* _WHAT YOU HAVE TO DO_
Would you reproduce exactly the lines below from the one holding "RSZ-0074] Failed to" through the one holding "[logic make-up after synthesis]", inclusive, and no others?
##########
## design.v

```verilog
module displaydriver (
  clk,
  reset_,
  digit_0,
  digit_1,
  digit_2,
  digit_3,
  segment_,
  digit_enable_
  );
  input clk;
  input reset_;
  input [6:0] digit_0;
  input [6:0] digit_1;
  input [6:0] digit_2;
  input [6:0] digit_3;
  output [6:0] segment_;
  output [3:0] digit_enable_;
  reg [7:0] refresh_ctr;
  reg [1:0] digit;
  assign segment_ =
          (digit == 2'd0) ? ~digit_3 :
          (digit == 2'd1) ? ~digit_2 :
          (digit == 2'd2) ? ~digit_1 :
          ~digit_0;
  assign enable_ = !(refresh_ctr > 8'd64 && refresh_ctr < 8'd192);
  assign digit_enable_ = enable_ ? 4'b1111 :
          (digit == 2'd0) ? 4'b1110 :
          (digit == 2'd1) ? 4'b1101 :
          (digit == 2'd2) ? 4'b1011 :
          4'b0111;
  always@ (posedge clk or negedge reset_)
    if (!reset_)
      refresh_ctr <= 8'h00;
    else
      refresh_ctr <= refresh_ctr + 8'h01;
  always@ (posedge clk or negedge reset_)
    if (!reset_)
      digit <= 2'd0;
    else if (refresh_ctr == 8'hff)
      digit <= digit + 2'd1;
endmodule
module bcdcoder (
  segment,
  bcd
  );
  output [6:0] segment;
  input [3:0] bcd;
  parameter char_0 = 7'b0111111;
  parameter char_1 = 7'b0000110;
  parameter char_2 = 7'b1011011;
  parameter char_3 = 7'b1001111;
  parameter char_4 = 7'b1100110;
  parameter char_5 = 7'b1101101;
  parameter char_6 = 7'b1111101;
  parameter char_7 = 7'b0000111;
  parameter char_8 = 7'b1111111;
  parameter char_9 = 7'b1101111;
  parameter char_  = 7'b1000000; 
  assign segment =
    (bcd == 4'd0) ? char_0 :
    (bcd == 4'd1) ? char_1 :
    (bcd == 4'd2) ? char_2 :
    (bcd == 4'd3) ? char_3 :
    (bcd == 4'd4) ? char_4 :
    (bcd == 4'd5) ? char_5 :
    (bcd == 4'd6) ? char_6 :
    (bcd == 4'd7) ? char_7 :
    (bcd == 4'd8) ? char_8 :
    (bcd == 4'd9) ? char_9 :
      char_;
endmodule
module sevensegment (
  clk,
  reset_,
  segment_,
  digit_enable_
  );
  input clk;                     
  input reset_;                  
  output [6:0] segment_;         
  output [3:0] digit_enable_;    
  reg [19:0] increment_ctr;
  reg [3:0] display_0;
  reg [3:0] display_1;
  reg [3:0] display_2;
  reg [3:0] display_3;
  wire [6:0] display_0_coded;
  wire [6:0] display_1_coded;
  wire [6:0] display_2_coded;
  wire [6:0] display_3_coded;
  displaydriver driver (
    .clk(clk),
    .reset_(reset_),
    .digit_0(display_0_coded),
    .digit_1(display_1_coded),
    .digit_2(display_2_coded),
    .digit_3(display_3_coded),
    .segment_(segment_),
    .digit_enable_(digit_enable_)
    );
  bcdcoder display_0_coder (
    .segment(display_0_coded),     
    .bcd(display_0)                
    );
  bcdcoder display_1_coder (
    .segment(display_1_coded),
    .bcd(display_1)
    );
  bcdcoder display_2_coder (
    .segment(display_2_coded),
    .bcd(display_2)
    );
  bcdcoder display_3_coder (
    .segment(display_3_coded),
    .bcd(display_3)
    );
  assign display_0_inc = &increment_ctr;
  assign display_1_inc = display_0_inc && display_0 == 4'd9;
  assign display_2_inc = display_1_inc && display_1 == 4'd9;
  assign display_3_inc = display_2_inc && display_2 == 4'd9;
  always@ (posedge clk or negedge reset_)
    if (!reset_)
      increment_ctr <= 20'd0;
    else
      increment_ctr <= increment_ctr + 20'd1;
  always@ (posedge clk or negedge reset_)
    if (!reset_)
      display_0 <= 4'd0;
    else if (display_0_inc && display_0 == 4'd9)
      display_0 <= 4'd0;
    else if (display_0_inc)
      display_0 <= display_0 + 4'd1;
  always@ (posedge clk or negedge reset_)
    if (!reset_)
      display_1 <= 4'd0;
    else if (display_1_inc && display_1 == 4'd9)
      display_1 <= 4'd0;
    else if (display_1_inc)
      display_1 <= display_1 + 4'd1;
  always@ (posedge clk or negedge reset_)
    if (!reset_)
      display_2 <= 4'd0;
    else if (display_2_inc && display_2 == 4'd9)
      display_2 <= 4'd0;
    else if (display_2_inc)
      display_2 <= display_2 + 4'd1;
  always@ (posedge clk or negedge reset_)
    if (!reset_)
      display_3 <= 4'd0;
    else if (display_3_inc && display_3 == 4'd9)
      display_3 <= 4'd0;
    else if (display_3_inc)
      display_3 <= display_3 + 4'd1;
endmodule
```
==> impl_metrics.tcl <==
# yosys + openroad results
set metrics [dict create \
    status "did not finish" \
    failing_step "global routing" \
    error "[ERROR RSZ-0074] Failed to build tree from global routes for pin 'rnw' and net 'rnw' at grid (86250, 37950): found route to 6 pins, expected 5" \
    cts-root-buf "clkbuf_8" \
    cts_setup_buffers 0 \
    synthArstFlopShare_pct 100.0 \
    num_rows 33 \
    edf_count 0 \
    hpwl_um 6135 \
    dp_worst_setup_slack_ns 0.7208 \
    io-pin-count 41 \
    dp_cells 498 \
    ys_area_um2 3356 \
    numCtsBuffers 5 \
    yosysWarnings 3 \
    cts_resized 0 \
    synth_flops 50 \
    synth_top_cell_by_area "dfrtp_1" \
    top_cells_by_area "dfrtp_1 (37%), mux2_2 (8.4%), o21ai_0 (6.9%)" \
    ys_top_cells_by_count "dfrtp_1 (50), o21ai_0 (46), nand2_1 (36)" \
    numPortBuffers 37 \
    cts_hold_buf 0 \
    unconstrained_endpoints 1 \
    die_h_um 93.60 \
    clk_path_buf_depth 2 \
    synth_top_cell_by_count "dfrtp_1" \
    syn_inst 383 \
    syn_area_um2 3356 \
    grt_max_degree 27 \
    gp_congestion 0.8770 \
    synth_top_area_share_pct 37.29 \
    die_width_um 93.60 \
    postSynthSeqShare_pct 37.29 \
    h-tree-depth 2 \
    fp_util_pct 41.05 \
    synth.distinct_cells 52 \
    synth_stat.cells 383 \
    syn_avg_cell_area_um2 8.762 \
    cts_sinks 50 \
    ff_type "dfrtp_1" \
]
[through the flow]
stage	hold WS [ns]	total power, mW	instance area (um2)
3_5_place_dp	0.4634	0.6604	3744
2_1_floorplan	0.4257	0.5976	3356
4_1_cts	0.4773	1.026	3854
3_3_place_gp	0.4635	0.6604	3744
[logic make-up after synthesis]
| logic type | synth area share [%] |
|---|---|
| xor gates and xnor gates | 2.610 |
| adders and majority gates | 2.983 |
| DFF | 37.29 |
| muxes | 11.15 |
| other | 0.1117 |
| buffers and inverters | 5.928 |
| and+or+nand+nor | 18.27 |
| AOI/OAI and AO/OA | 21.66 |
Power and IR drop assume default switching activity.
##########
* _TASK RESPONSE_
    error "[ERROR RSZ-0074] Failed to build tree from global routes for pin 'rnw' and net 'rnw' at grid (86250, 37950): found route to 6 pins, expected 5" \
    cts-root-buf "clkbuf_8" \
    cts_setup_buffers 0 \
    synthArstFlopShare_pct 100.0 \
    num_rows 33 \
    edf_count 0 \
    hpwl_um 6135 \
    dp_worst_setup_slack_ns 0.7208 \
    io-pin-count 41 \
    dp_cells 498 \
    ys_area_um2 3356 \
    numCtsBuffers 5 \
    yosysWarnings 3 \
    cts_resized 0 \
    synth_flops 50 \
    synth_top_cell_by_area "dfrtp_1" \
    top_cells_by_area "dfrtp_1 (37%), mux2_2 (8.4%), o21ai_0 (6.9%)" \
    ys_top_cells_by_count "dfrtp_1 (50), o21ai_0 (46), nand2_1 (36)" \
    numPortBuffers 37 \
    cts_hold_buf 0 \
    unconstrained_endpoints 1 \
    die_h_um 93.60 \
    clk_path_buf_depth 2 \
    synth_top_cell_by_count "dfrtp_1" \
    syn_inst 383 \
    syn_area_um2 3356 \
    grt_max_degree 27 \
    gp_congestion 0.8770 \
    synth_top_area_share_pct 37.29 \
    die_width_um 93.60 \
    postSynthSeqShare_pct 37.29 \
    h-tree-depth 2 \
    fp_util_pct 41.05 \
    synth.distinct_cells 52 \
    synth_stat.cells 383 \
    syn_avg_cell_area_um2 8.762 \
    cts_sinks 50 \
    ff_type "dfrtp_1" \
]
[through the flow]
stage	hold WS [ns]	total power, mW	instance area (um2)
3_5_place_dp	0.4634	0.6604	3744
2_1_floorplan	0.4257	0.5976	3356
4_1_cts	0.4773	1.026	3854
3_3_place_gp	0.4635	0.6604	3744
[logic make-up after synthesis]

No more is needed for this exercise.